# Toilet training win!!



## Clair&Bear (Nov 24, 2011)

I was so excited, I just had to share!! My little 11 week old BrownBear took herself outside for wees after her nap, all by herself for the very first time! Usually I carry her out after naps/food/play but I saw her wake up and waddle outside by herself! I had to quickly run to get a treat to give her! Then later, I went over to my neighbours house to introduce them to her and after a bit of playing she walked away from us. I found her at the door waiting for me to let her out for potty!! She has never ever done this! I was seriously so happy I could have cried! Haha 

I'm just so proud of her, I thought she was going to take ages to potty train because she spends most of her time outside (her choice) and I'm not always there to praise her when she does her business. (We have a small garden that is safe for her to play in by herself and not get into any mischief).

Anyway, I just needed to share this with fellow Hav owners because I know you'll all understand why I'm so excited by this! Haha

And I know that she has a lot more potty training to go but it's the little wins that get you through!


----------



## Kathie (Jul 31, 2008)

Now that really is something to get excited about and I can definitely relate! That is fantastic!!! :whoo:


----------



## krandall (Jun 11, 2009)

Congratulations! That's a GREAT start!!!


----------



## pjewel (Apr 11, 2007)

Very impressive for a very smart little girl.


----------



## Pattie (Jun 25, 2008)

Good news!


----------



## Momo means Peach (Jun 7, 2011)

That's great! :whoo:


----------



## davetgabby (Dec 29, 2007)

Great stuff. But do go out with her and reward her . You have to be there to encourage them and reward them. Rewards should be right after performances. Don't take her in right away, try to play with her outside. Happy training.


----------



## Clair&Bear (Nov 24, 2011)

davetgabby said:


> Great stuff. But do go out with her and reward her . You have to be there to encourage them and reward them. Rewards should be right after performances. Don't take her in right away, try to play with her outside. Happy training.


Yep, I always have the treats close by so I can reward her right after she does her business and I do stay with her until she goes, but admittedly, I don't always notice her walking outside.

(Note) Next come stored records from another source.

$ cat src/rtl/sto_pkg.sv
package sto_pkg;

  localparam int SAMPLE_BITS   = 16;
  localparam int FRAC_BITS     = 8;
  localparam int INC_BITS      = 31;
  localparam int STEP_BITS     = 24;
  localparam int SEED_BITS     = 16;
  localparam int WAVE_BITS     = 3;
  localparam int CFG_IDX_BITS  = 2;
  localparam int CFG_DATA_BITS = 31;
  localparam int IN_DATA_BITS  = 8;

  localparam logic [SEED_BITS-1:0] DEFAULT_SEED = 16'hACE1;
  localparam logic [SEED_BITS-1:0] LFSR_TAPS    = 16'hB400;
  localparam logic [INC_BITS-1:0]  INC_MAX      = '1;

  typedef enum logic [WAVE_BITS-1:0] {
    WAVE_MUTE     = 3'd0,
    WAVE_TRIANGLE = 3'd1,
    WAVE_RAMP     = 3'd2,
    WAVE_PULSE    = 3'd3,
    WAVE_LFSR     = 3'd4
  } wave_t;

  typedef enum logic [CFG_IDX_BITS-1:0] {
    CFG_WAVE      = 2'd0,
    CFG_START_INC = 2'd1,
    CFG_INC_STEP  = 2'd2,
    CFG_SEED      = 2'd3
  } cfg_idx_t;

  // Sample that bypasses scaling (noise).
  typedef struct packed {
    logic                   raw;
    logic [SAMPLE_BITS-1:0] value;
  } raw_sample_t;

endpackage

$ cat src/rtl/swept_tone_oscillator.sv
// Latency: three register stages; the sample word for an accepted input word is
// registered by the phase, wave and scale stages in turn, then shown on out_tvalid.
// Throughput: one word per cycle while out_tready is high; phase, increment and
// LFSR update on accept; wave shaping and scaling follow in two registered stages.
// in_tready stays high while out_tready is high; a full pipeline stalls input.
// Reset (rst_n low, synchronous): phase and increment zero, LFSR and seed 0xACE1,
// registers at their defaults, pipeline empty.
module swept_tone_oscillator #(
  parameter int PHASE_BITS = 24
) (
  input  logic                              clk,
  input  logic                              rst_n,
  input  logic                              in_tvalid,
  output logic                              in_tready,
  input  logic [sto_pkg::IN_DATA_BITS-1:0]  in_tdata,   // [0] restart
  output logic                              out_tvalid,
  input  logic                              out_tready,
  output logic [sto_pkg::SAMPLE_BITS-1:0]   out_tdata,  // [15:0] sample_out
  input  logic                              cfg_valid,
  output logic                              cfg_ready,
  input  logic [sto_pkg::CFG_IDX_BITS-1:0]  cfg_index,
  input  logic [sto_pkg::CFG_DATA_BITS-1:0] cfg_data
);

  sto_pkg::wave_t                wave_r;
  logic [sto_pkg::INC_BITS-1:0]  start_inc_r;
  logic [sto_pkg::STEP_BITS-1:0] inc_step_r;
  logic [sto_pkg::SEED_BITS-1:0] seed_r;

  logic                          ph_valid, ph_ready;
  logic [PHASE_BITS-1:0]         ph_phase;
  sto_pkg::wave_t                ph_wave;
  logic [sto_pkg::SEED_BITS-1:0] ph_noise;

  logic                          wv_valid, wv_ready;
  logic                          wv_neg;
  logic [PHASE_BITS-1:0]         wv_mag;
  sto_pkg::raw_sample_t          wv_raw;

  assign cfg_ready = 1'b1;

  // zero seed would lock the LFSR
  always_ff @(posedge clk) begin
    if (!rst_n) begin
      wave_r      <= sto_pkg::WAVE_MUTE;
      start_inc_r <= '0;
      inc_step_r  <= '0;
      seed_r      <= sto_pkg::DEFAULT_SEED;
    end else if (cfg_valid && cfg_ready) begin
      case (sto_pkg::cfg_idx_t'(cfg_index))
        sto_pkg::CFG_WAVE:
          wave_r <= sto_pkg::wave_t'(cfg_data[sto_pkg::WAVE_BITS-1:0]);
        sto_pkg::CFG_START_INC:
          start_inc_r <= cfg_data[sto_pkg::INC_BITS-1:0];
        sto_pkg::CFG_INC_STEP:
          inc_step_r <= cfg_data[sto_pkg::STEP_BITS-1:0];
        sto_pkg::CFG_SEED:
          seed_r <= (cfg_data[sto_pkg::SEED_BITS-1:0] == '0) ? sto_pkg::DEFAULT_SEED
                                                             : cfg_data[sto_pkg::SEED_BITS-1:0];
        default: ;
      endcase
    end
  end

  sto_phase #(.PHASE_BITS(PHASE_BITS)) u_phase (
    .clk       (clk),
    .rst_n     (rst_n),
    .in_valid  (in_tvalid),
    .in_ready  (in_tready),
    .restart   (in_tdata[0]),
    .wave      (wave_r),
    .start_inc (start_inc_r),
    .inc_step  (inc_step_r),
    .seed      (seed_r),
    .m_valid   (ph_valid),
    .m_ready   (ph_ready),
    .m_phase   (ph_phase),
    .m_wave    (ph_wave),
    .m_noise   (ph_noise)
  );

  sto_wave #(.PHASE_BITS(PHASE_BITS)) u_wave (
    .clk     (clk),
    .rst_n   (rst_n),
    .s_valid (ph_valid),
    .s_ready (ph_ready),
    .phase   (ph_phase),
    .wave    (ph_wave),
    .noise   (ph_noise),
    .m_valid (wv_valid),
    .m_ready (wv_ready),
    .m_neg   (wv_neg),
    .m_mag   (wv_mag),
    .m_raw   (wv_raw)
  );

  sto_scale #(.PHASE_BITS(PHASE_BITS)) u_scale (
    .clk     (clk),
    .rst_n   (rst_n),
    .s_valid (wv_valid),
    .s_ready (wv_ready),
    .neg     (wv_neg),
    .mag     (wv_mag),
    .raw     (wv_raw),
    .m_valid (out_tvalid),
    .m_ready (out_tready),
    .m_data  (out_tdata)
  );

endmodule

$ cat src/rtl/sto_phase.sv
module sto_phase #(
  parameter int PHASE_BITS = 24
) (
  input  logic                                clk,
  input  logic                                rst_n,
  input  logic                                in_valid,
  output logic                                in_ready,
  input  logic                                restart,
  input  sto_pkg::wave_t                      wave,
  input  logic [sto_pkg::INC_BITS-1:0]        start_inc,
  input  logic [sto_pkg::STEP_BITS-1:0]       inc_step,
  input  logic [sto_pkg::SEED_BITS-1:0]       seed,
  output logic                                m_valid,
  input  logic                                m_ready,
  output logic [PHASE_BITS-1:0]               m_phase,
  output sto_pkg::wave_t                      m_wave,
  output logic [sto_pkg::SEED_BITS-1:0]       m_noise
);

  localparam int INT_BITS = sto_pkg::INC_BITS - sto_pkg::FRAC_BITS;
  localparam int SUM_BITS = (PHASE_BITS > INT_BITS) ? PHASE_BITS : INT_BITS;
  localparam int EXT_BITS = sto_pkg::INC_BITS + 2 - sto_pkg::STEP_BITS;

  logic [PHASE_BITS-1:0]         phase_r, phase_nxt, phase_cur;
  logic [sto_pkg::INC_BITS-1:0]  inc_r, inc_nxt, inc_cur;
  logic [sto_pkg::SEED_BITS-1:0] lfsr_r, lfsr_nxt, lfsr_cur, lfsr_adv;
  logic [sto_pkg::INC_BITS+1:0]  inc_sum;
  logic [SUM_BITS-1:0]           phase_sum;
  logic                          valid_r;
  logic [PHASE_BITS-1:0]         s_phase_r;
  sto_pkg::wave_t                s_wave_r;
  logic [sto_pkg::SEED_BITS-1:0] s_noise_r;
  logic                          accept;

  assign in_ready = !valid_r || m_ready;
  assign accept   = in_valid && in_ready;

  always_comb begin
    phase_cur = restart ? '0 : phase_r;
    inc_cur   = restart ? start_inc : inc_r;
    lfsr_cur  = restart ? seed : lfsr_r;
    lfsr_adv  = {1'b0, lfsr_cur[sto_pkg::SEED_BITS-1:1]} ^
                (lfsr_cur[0] ? sto_pkg::LFSR_TAPS : '0);
    lfsr_nxt  = (wave == sto_pkg::WAVE_LFSR) ? lfsr_adv : lfsr_cur;
    phase_sum = SUM_BITS'(phase_cur) +
                SUM_BITS'(inc_cur[sto_pkg::INC_BITS-1:sto_pkg::FRAC_BITS]);
    phase_nxt = phase_sum[PHASE_BITS-1:0];
    inc_sum   = {2'b00, inc_cur} + {{EXT_BITS{inc_step[sto_pkg::STEP_BITS-1]}}, inc_step};
    if (inc_sum[sto_pkg::INC_BITS+1]) begin
      inc_nxt = '0;
    end else if (inc_sum[sto_pkg::INC_BITS]) begin
      inc_nxt = sto_pkg::INC_MAX;
    end else begin
      inc_nxt = inc_sum[sto_pkg::INC_BITS-1:0];
    end
  end

  always_ff @(posedge clk) begin
    if (!rst_n) begin
      phase_r <= '0;
      inc_r   <= '0;
      lfsr_r  <= sto_pkg::DEFAULT_SEED;
      valid_r <= 1'b0;
    end else begin
      if (accept) begin
        phase_r <= phase_nxt;
        inc_r   <= inc_nxt;
        lfsr_r  <= lfsr_nxt;
      end
      if (in_ready) begin
        valid_r <= in_valid;
      end
    end
  end

  always_ff @(posedge clk) begin
    if (accept) begin
      s_phase_r <= phase_cur;
      s_wave_r  <= wave;
      s_noise_r <= lfsr_nxt;
    end
  end

  assign m_valid = valid_r;
  assign m_phase = s_phase_r;
  assign m_wave  = s_wave_r;
  assign m_noise = s_noise_r;

endmodule

$ cat src/rtl/sto_wave.sv
module sto_wave #(
  parameter int PHASE_BITS = 24
) (
  input  logic                          clk,
  input  logic                          rst_n,
  input  logic                          s_valid,
  output logic                          s_ready,
  input  logic [PHASE_BITS-1:0]         phase,
  input  sto_pkg::wave_t                wave,
  input  logic [sto_pkg::SEED_BITS-1:0] noise,
  output logic                          m_valid,
  input  logic                          m_ready,
  output logic                          m_neg,
  output logic [PHASE_BITS-1:0]         m_mag,
  output sto_pkg::raw_sample_t          m_raw
);

  localparam logic [PHASE_BITS:0]   TURN     = {1'b1, {PHASE_BITS{1'b0}}};
  localparam logic [PHASE_BITS-1:0] QUARTER  = {2'b01, {(PHASE_BITS-2){1'b0}}};
  localparam logic [PHASE_BITS+1:0] HALF     = {3'b001, {(PHASE_BITS-1){1'b0}}};
  localparam logic [PHASE_BITS+1:0] HALF_NEG = ~HALF + 1'b1;

  logic [PHASE_BITS-1:0] g;
  logic [PHASE_BITS:0]   tg, d;
  logic [PHASE_BITS+1:0] num, num_abs;
  logic                  neg;
  sto_pkg::raw_sample_t  raw;
  logic                  valid_r;
  logic                  neg_r;
  logic [PHASE_BITS-1:0] mag_r;
  sto_pkg::raw_sample_t  raw_r;

  assign s_ready = !valid_r || m_ready;

  always_comb begin
    g  = phase + QUARTER;
    tg = TURN - {1'b0, g};
    d  = ({1'b0, g} <= tg) ? {1'b0, g} : tg;
    case (wave)
      sto_pkg::WAVE_TRIANGLE: num = {d, 1'b0} - HALF;
      sto_pkg::WAVE_RAMP:     num = HALF - {2'b00, phase};
      sto_pkg::WAVE_PULSE:    num = phase[PHASE_BITS-1] ? HALF_NEG : HALF;
      default:                num = '0;
    endcase
    neg       = num[PHASE_BITS+1];
    num_abs   = neg ? ('0 - num) : num;
    raw.raw   = (wave == sto_pkg::WAVE_LFSR);
    raw.value = noise;
  end

  always_ff @(posedge clk) begin
    if (!rst_n) begin
      valid_r <= 1'b0;
    end else if (s_ready) begin
      valid_r <= s_valid;
    end
  end

  always_ff @(posedge clk) begin
    if (s_valid && s_ready) begin
      neg_r <= neg;
      mag_r <= num_abs[PHASE_BITS-1:0];
      raw_r <= raw;
    end
  end

  assign m_valid = valid_r;
  assign m_neg   = neg_r;
  assign m_mag   = mag_r;
  assign m_raw   = raw_r;

endmodule

$ cat src/rtl/sto_scale.sv
module sto_scale #(
  parameter int PHASE_BITS = 24
) (
  input  logic                            clk,
  input  logic                            rst_n,
  input  logic                            s_valid,
  output logic                            s_ready,
  input  logic                            neg,
  input  logic [PHASE_BITS-1:0]           mag,
  input  sto_pkg::raw_sample_t            raw,
  output logic                            m_valid,
  input  logic                            m_ready,
  output logic [sto_pkg::SAMPLE_BITS-1:0] m_data
);

  localparam int PROD_BITS = PHASE_BITS + sto_pkg::SAMPLE_BITS;

  logic [PROD_BITS-1:0]            prod;
  logic [sto_pkg::SAMPLE_BITS-1:0] q, sample;
  logic                            valid_r;
  logic [sto_pkg::SAMPLE_BITS-1:0] data_r;

  assign s_ready = !valid_r || m_ready;

  // mag * (2^SAMPLE_BITS - 1) >> PHASE_BITS
  always_comb begin
    prod   = {mag, {sto_pkg::SAMPLE_BITS{1'b0}}} - PROD_BITS'(mag);
    q      = prod[PROD_BITS-1:PHASE_BITS];
    sample = raw.raw ? raw.value : (neg ? ('0 - q) : q);
  end

  always_ff @(posedge clk) begin
    if (!rst_n) begin
      valid_r <= 1'b0;
    end else if (s_ready) begin
      valid_r <= s_valid;
    end
  end

  always_ff @(posedge clk) begin
    if (s_valid && s_ready) begin
      data_r <= sample;
    end
  end

  assign m_valid = valid_r;
  assign m_data  = data_r;

endmodule

$ cat config.mk
export PLATFORM = sky130hd
export DESIGN_NAME = swept_tone_oscillator
export DESIGN_NICKNAME = d
export VERILOG_FILES = /design/src/rtl/sto_pkg.sv /design/src/rtl/swept_tone_oscillator.sv /design/src/rtl/sto_phase.sv /design/src/rtl/sto_wave.sv /design/src/rtl/sto_scale.sv
export SDC_FILE = /design/constraint.sdc
export NUM_CORES = 1
export LEC_CHECK = 0
export BUFFER_PORTS_ARGS = -buffer_cell sky130_fd_sc_hd__buf_4
export CAP_MARGIN = 15
export CORE_AREA = 2 2 189 191
export CTS_CLUSTER_SIZE = 30
export DETAILED_ROUTE_END_ITERATION = 10
export DIE_AREA = 0 0 191 193
export GPL_ROUTABILITY_DRIVEN = 0
export HOLD_SLACK_MARGIN = 0.1
export PLACE_DENSITY = 0.59
export SYNTH_ARGS = -nofsm -noshare
export SYNTH_HDL_FRONTEND = slang
export SYNTH_SLANG_ARGS = --single-unit
$ cat constraint.sdc
create_clock -name clk -period 7 [get_ports clk]
set_input_delay 0.7 -clock clk [delete_from_list [all_inputs] [get_ports clk]]
set_output_delay 0.7 -clock clk [all_outputs]
set_load 0.01 [all_outputs]
==> flow_metrics.tcl <==
set metrics [dict create \
    post-synth-top-area-fraction_pct 19.5 \
    cp-end-kind "flop" \
    cp.arrival_ns 6.48 \
    hold_viol 0 \
    cp-start-kind "flop" \
    routed_wl_um 38400 \
    grt_max_degree 92 \
    grt_overflow_total 0 \
    finClkSkew_ns 0.0213 \
    synth_cell_type_count 91 \
    first_global_vias 11900 \
    antenna_found_initial 0 \
    tritoncts "done" \
    hp-class "in -> reg" \
    cp_max_fo 17 \
    drc 0 \
    synth_cells 1726 \
    vdd_drop_max_mv 0.184 \
    hold_slack_ns 0.401 \
    cp-startpoint "u_phase.m_phase[3]" \
    finalSetupTns_ns 0 \
    synth_largest_area_cell "edfxtp_1" \
    finalCriticalPeriod_ns 6.19 \
    final_cell_mix "289 x nand2_1, 148 x dfxtp_1, 103 x nor2_1, 102 x o21ai_0, 101 x edfxtp_1" \
    grtUsageTotal_pct 21.0 \
    leakage_nw 6.81 \
    final_common_cell "nand2_1" \
    n_fill_cell 3370 \
    nets 1869 \
    core-area_um2 35000 \
    clkSlewWorstSetupHoldPaths_ns 0.06 \
    relSlewSlack_pct 27.1 \
    diodes 0 \
    p_per_area_nw_per_um2 207 \
    r2r-start "u_phase.m_phase[3]" \
    dp_hpwl_um 27500 \
    via_count 12400 \
    fp.dieW_um 191 \
    synth-main-ff-cell "dfxtp_1" \
    drt_pass1_iterations 5 \
    portBuffers 56 \
    initial_core_util_pct 44.4 \
    ys_seq_elements 249 \
    yosys_warnings 0 \
    viasPerCell 5.58 \
    yosys-top-cells-area "edfxtp_1 20%, dfxtp_1 19%, nand2_1 7.0%" \
    final_layout_size_suffix_gt1_share_pct 11.5 \
    numClockSinks 249 \
    setup_viol 0 \
    fmax_mhz 162 \
    grt_pass1_wl_um 62900 \
    status "completed" \
    insertion_delay_ns 0.56 \
    cts.hold.buffers_added 0 \
    maxCapViolCount 0 \
    syn_avg_cell_area_um2 8.99 \
    synth_fp_nets 1854 \
    row_count 69 \
    drv_slew 0 \
    num_io_pins 65 \
    die_h_um 193 \
    synth_edf_count 101 \
    period_share_pct 88.4 \
    cts_buffers 28 \
    postCtsSetupBuffers 0 \
    cts_buffer_depth 3 \
    routedWlPerCell_um 17.2 \
    synthArstFlopShare_pct 0 \
    cts_root_buffer "clkbuf_16" \
    cts_resized 0 \
    die-area_um2 36900 \
    grt_setup_unrepaired "false" \
    cts-htree-levels 1 \
    worst_pin_slew_ns 1.09 \
    crit_type "reg -> reg" \
    drtIter0Drc 862 \
    syn_to_final_growth_pct 10.9 \
    min-delay-start "in_tvalid" \
    required_ns 7.29 \
    final_antenna_net_count 0 \
    synth_area_um2 15500 \
    synth.yosys.seq_area_share_pct 38.6 \
]
==> state kept, by name, indices dropped and copies added, names as in the netlist <==
register and count:
inc_step_r 24, seed_r 16, start_inc_r 31, u_phase.inc_r 31
u_phase.lfsr_r 16, u_phase.m_noise 16, u_phase.m_phase 24, u_phase.m_valid 1
u_phase.m_wave 3, u_phase.phase_r 24, u_scale.m_data 16, u_scale.m_valid 1
u_wave.m_mag 24, u_wave.m_neg 1, u_wave.m_raw 17, u_wave.m_valid 1
wave_r 3
==> worst max-delay path: stages, from the launching register on <==
cell,delay (ns)
edfxtp_1,0.57
nor4_1,0.23
buf_4,0.20
nand2_1,0.13
nor3_1,0.36
and3_1,0.27
nand2_1,0.09
or3_1,0.31
ha_1,0.34
xor2_1,0.23
a21oi_1,0.10
or4_4,0.44
and2_0,0.30
or2_1,0.48
o21ai_2,0.51
mux2_2,0.36
o2111ai_4,0.18
nor4_4,0.46
a41oi_2,0.18
xor2_1,0.19
==> metrics by stage <==
step	total power (W)	cells	setup slack, ns	cell area [um2]	util (%)
after floorplan	0.00201	1726	1.62	15500	-
after global placement	0.00214	2172	1.10	16300	46.6
after detailed placement	0.00215	2172	0.995	16300	46.6
after CTS	0.00359	2224	0.972	17200	49.2
after global routing	0.00372	2224	0.513	17200	49.2
final	0.00356	2224	0.811	17200	49.2
==> layout make-up <==
cell class	instances	area, um2	area share [%]
clock buffers	33	719	4.18
clock inverters	19	186	1.08
inverters	40	151	0.880
multi-input cells	1346	9000	52.3
flip-flops and latches	249	6000	34.9
well taps	461	577	3.35
repair buffers	76	571	3.32
==> cell families after synthesis <==
family          count (synthesis)  share of synthesized area (%)
fa+ha+maj                      82                           6.71
buf+inv                       131                           3.53
xor+xnor                      102                           5.76
compound gates                460                           20.2
other cells                     1                         0.0242
mux                            80                           6.35
simple gates                  621                           18.8
flops                         249                           38.6
==> report_power, final <==
part	switching, W	internal (W)
Clock	0.000616	0.000817
Combinational	0.000294	0.000200
Sequential	0.0000507	0.00158
==> synth_stat cells, drive strengths merged, types with 13 or more instances <==
cell / instances
nor3: 34
xnor2: 65
or2: 13
nor2b: 37
clkbuf: 74
o22ai: 17
a21oi: 80
xor2: 37
o21ai: 104
nand3: 20
mux2i: 31
nor4: 17
a21boi: 80
inv: 40
and2: 26
nor2: 105
edfxtp: 101
o21a: 16
or3: 21
mux2: 38
buf: 17
nand2: 290
ha: 80
dfxtp: 148
a21o: 45
==> worst paths after layout <==
path                           end  slack [ns]  cells after the start
setup / recovery  u_wave.m_mag[22]        0.81                     19
hold / removal     u_phase.m_valid        0.40                      3
setup reg to reg  u_wave.m_mag[22]        0.81                     19
hold reg to reg   u_wave.m_raw[14]        0.42                      0
==> layer usage <==
layer | GRT usage (%) | vias to the layer above | wire length [um]
li1 | - | 6271 | -
met1 | 29.3 | 5828 | 18400
met2 | 34.7 | 262 | 17600
met3 | 2.62 | 59 | 1630
met4 | 4.80 | 0 | 758
met5 | 0 | - | 0
Note: power is estimated with default switching activity, not from simulation.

I should be more diligent and watch to see when she walks out to the garden. Thanks so much for the tips, I will definitely start playing with her outside afterwards and watching her every move!


----------



## Atticus (May 17, 2011)

I agree with Dave that you should reward when you can but Atticus was similar and was out a lot. I think it worked really well because he just got used to peeing outside and was very easy to train. I know people have lots of trouble with house training but Atticus hardly ever made a mistake in the house. Of course I watched him like a hawk! Your pup is adorable!!!


----------



## krandall (Jun 11, 2009)

Atticus said:


> I agree with Dave that you should reward when you can but Atticus was similar and was out a lot. I think it worked really well because he just got used to peeing outside and was very easy to train. I know people have lots of trouble with house training but Atticus hardly ever made a mistake in the house. Of course I watched him like a hawk! Your pup is adorable!!!

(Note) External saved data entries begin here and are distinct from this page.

--- config.mk ---
export PLATFORM = sky130hd
export DESIGN_NAME = cau_front
export DESIGN_NICKNAME = d
export VERILOG_FILES = /design/src/design/cau_pkg.sv /design/src/design/cau_front.sv
export SDC_FILE = /design/constraint.sdc
export NUM_CORES = 1
export LEC_CHECK = 0
export ABC_AREA = 1
export BUFFER_PORTS_ARGS = -buffer_cell sky130_fd_sc_hd__buf_2
export CORE_AREA = 2 2 206 208
export DETAILED_ROUTE_END_ITERATION = 12
export DIE_AREA = 0 0 208 210
export PLACE_DENSITY_LB_ADDON = 0.25
export SETUP_SLACK_MARGIN = 0.3
export SLEW_MARGIN = 20
export SYNTH_ARGS = -nofsm -noshare
export SYNTH_HDL_FRONTEND = slang
export SYNTH_SLANG_ARGS = --single-unit
export TNS_END_PERCENT = 5
--- constraint.sdc ---
create_clock -name clock -period 8.9 [get_ports clock]
set_clock_uncertainty 0.15 [all_clocks]
set_input_delay 1.335 -clock clock [delete_from_list [all_inputs] [get_ports clock]]
set_output_delay 1.335 -clock clock [all_outputs]
set_load 0.05 [all_outputs]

I think this is sort of the same (from the puppy's perspective) as those of us who have an indoor potty solution, especially if the pup was used to it before even leaving the breeder. Because it's just always available, it's easy for the puppy, and leads to less accidents. (and less frustration on the owner's part!!!:biggrin1

Unfortunately, living in the north east, more than half the year it's too cold to leave doors open, and when it's not too cold, there are mosquitos.


----------



## Becky Chittenden (Feb 4, 2009)

Congratulations


----------



## TilliesMom (Sep 30, 2010)

COngratulations!!!!!


----------



## Suzi (Oct 27, 2010)

Oh he is just the cutest smartest little Bear.:whoo:


----------



## redw&blue (Dec 25, 2011)

I can't wait for that to start happening with us. Must be nice to have a potty trained puppy.


----------



## Carefulove (Mar 20, 2009)

:whoo: Congratulations!!!


----------



## whitzend (Dec 1, 2011)

Congratulations :whoo: I will hold on to the hope by the time Cooper is 11 weeks he gets his act together lol


----------



## Clair&Bear (Nov 24, 2011)

I'm lucky she loves the outdoors, I think that's why she was easier to potty train. She'll go outside in rain, hail or shine and is happy to just play out there for hours by herself (as long as she knows I'm nearby!). She's pretty self sufficient and not too needy. The breeder certainly chose the right pup for me! She loves being around me but also needs her "Bear time" too, much like myself 

She's 14 weeks old now and we've only had 2 accidents inside the house since my original post. That's pretty good I think 

Thanks again for the kind words everyone x


----------